◆ PROBLEM REQUIREMENTS: Give back only the lines in the records below from the one with "final_layout,area_delta_synth_final,12.34,%" to the one with "hold slack (ns)", both inclusive, word for word.

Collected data
[Start of section]

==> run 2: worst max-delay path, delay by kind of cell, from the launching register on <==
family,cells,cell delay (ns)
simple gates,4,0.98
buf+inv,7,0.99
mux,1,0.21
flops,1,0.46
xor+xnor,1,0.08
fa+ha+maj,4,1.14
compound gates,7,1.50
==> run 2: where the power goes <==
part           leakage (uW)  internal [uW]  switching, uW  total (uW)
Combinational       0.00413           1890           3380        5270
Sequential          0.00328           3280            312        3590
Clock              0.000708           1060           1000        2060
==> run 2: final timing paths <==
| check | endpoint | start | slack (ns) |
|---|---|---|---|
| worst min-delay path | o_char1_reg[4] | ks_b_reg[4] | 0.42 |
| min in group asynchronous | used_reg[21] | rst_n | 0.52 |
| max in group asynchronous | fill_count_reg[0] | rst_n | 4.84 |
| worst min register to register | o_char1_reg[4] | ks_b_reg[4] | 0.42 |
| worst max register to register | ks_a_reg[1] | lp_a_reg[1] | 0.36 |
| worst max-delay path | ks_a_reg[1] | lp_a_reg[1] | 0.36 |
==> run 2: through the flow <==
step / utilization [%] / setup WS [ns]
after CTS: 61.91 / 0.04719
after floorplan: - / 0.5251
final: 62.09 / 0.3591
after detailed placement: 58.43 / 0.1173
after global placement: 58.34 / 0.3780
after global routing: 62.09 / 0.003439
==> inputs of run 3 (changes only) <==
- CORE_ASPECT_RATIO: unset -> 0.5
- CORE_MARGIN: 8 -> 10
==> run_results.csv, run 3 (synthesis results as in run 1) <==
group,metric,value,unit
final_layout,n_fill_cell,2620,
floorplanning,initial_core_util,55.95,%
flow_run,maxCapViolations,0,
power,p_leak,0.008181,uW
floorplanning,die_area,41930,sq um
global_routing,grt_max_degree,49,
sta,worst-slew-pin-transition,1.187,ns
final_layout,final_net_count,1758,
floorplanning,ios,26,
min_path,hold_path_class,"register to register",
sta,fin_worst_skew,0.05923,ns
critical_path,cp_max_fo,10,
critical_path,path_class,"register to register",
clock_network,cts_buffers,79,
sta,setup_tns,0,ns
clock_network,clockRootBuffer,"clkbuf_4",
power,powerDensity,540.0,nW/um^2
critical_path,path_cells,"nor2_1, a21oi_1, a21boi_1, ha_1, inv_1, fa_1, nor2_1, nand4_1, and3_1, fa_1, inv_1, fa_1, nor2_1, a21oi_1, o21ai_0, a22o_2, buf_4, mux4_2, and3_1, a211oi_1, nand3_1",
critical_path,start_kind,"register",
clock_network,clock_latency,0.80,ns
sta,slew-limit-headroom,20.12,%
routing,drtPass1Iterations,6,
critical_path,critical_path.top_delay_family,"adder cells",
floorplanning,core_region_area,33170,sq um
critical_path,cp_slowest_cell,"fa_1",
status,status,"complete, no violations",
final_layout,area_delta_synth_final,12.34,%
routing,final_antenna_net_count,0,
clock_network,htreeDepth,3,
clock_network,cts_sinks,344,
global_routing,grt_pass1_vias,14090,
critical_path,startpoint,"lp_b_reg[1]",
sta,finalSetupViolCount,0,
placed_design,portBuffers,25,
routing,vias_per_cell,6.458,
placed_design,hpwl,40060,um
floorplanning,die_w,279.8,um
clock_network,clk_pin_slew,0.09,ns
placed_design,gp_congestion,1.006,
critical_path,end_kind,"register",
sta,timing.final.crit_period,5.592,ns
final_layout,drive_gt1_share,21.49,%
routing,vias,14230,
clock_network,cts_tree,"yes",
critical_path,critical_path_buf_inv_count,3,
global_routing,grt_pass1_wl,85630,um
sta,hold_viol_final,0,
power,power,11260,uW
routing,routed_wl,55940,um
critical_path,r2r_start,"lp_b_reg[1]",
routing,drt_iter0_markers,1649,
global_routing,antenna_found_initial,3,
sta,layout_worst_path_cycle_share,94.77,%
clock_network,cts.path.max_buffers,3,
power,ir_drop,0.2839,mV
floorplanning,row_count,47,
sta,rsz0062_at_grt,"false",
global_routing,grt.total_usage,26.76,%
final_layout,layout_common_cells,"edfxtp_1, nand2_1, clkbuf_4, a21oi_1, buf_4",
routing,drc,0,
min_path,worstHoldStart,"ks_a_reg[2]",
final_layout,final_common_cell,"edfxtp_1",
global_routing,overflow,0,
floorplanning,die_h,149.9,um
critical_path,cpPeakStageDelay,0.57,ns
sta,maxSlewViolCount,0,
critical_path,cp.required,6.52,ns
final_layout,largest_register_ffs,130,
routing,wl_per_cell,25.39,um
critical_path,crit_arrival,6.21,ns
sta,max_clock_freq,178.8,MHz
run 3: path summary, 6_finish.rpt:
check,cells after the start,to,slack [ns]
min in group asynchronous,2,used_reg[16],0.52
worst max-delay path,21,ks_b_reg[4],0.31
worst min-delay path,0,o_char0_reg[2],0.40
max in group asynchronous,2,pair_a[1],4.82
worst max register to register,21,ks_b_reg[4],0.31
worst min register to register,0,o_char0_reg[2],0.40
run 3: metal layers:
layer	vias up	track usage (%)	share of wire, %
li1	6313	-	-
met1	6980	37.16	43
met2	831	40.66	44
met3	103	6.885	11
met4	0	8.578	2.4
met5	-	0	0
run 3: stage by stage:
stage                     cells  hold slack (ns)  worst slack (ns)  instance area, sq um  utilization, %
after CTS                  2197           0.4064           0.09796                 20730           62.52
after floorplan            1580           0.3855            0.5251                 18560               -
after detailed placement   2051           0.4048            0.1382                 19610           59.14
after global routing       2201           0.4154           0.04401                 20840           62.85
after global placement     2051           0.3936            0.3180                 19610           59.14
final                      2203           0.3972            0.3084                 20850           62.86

[End of section]
[Start of section]

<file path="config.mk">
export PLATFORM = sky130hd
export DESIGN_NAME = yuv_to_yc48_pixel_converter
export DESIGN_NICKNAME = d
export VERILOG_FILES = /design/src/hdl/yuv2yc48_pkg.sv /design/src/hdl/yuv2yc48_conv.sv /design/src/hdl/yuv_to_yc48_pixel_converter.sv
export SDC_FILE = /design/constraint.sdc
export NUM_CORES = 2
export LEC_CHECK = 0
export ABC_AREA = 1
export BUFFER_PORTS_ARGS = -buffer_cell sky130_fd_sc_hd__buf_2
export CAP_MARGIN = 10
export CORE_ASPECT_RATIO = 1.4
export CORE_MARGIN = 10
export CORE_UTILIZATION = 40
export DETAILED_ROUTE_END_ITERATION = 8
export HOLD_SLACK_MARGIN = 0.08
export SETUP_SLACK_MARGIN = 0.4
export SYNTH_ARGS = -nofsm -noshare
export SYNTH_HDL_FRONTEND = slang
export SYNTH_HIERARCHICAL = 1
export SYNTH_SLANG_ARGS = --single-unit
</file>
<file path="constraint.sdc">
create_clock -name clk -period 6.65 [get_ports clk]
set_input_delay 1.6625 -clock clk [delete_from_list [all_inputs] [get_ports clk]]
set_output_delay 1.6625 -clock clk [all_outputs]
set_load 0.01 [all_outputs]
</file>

[End of section]

◆ RESULT:
final_layout,area_delta_synth_final,12.34,%
routing,final_antenna_net_count,0,
clock_network,htreeDepth,3,
clock_network,cts_sinks,344,
global_routing,grt_pass1_vias,14090,
critical_path,startpoint,"lp_b_reg[1]",
sta,finalSetupViolCount,0,
placed_design,portBuffers,25,
routing,vias_per_cell,6.458,
placed_design,hpwl,40060,um
floorplanning,die_w,279.8,um
clock_network,clk_pin_slew,0.09,ns
placed_design,gp_congestion,1.006,
critical_path,end_kind,"register",
sta,timing.final.crit_period,5.592,ns
final_layout,drive_gt1_share,21.49,%
routing,vias,14230,
clock_network,cts_tree,"yes",
critical_path,critical_path_buf_inv_count,3,
global_routing,grt_pass1_wl,85630,um
sta,hold_viol_final,0,
power,power,11260,uW
routing,routed_wl,55940,um
critical_path,r2r_start,"lp_b_reg[1]",
routing,drt_iter0_markers,1649,
global_routing,antenna_found_initial,3,
sta,layout_worst_path_cycle_share,94.77,%
clock_network,cts.path.max_buffers,3,
power,ir_drop,0.2839,mV
floorplanning,row_count,47,
sta,rsz0062_at_grt,"false",
global_routing,grt.total_usage,26.76,%
final_layout,layout_common_cells,"edfxtp_1, nand2_1, clkbuf_4, a21oi_1, buf_4",
routing,drc,0,
min_path,worstHoldStart,"ks_a_reg[2]",
final_layout,final_common_cell,"edfxtp_1",
global_routing,overflow,0,
floorplanning,die_h,149.9,um
critical_path,cpPeakStageDelay,0.57,ns
sta,maxSlewViolCount,0,
critical_path,cp.required,6.52,ns
final_layout,largest_register_ffs,130,
routing,wl_per_cell,25.39,um
critical_path,crit_arrival,6.21,ns
sta,max_clock_freq,178.8,MHz
run 3: path summary, 6_finish.rpt:
check,cells after the start,to,slack [ns]
min in group asynchronous,2,used_reg[16],0.52
worst max-delay path,21,ks_b_reg[4],0.31
worst min-delay path,0,o_char0_reg[2],0.40
max in group asynchronous,2,pair_a[1],4.82
worst max register to register,21,ks_b_reg[4],0.31
worst min register to register,0,o_char0_reg[2],0.40
run 3: metal layers:
layer	vias up	track usage (%)	share of wire, %
li1	6313	-	-
met1	6980	37.16	43
met2	831	40.66	44
met3	103	6.885	11
met4	0	8.578	2.4
met5	-	0	0
run 3: stage by stage:
stage                     cells  hold slack (ns)  worst slack (ns)  instance area, sq um  utilization, %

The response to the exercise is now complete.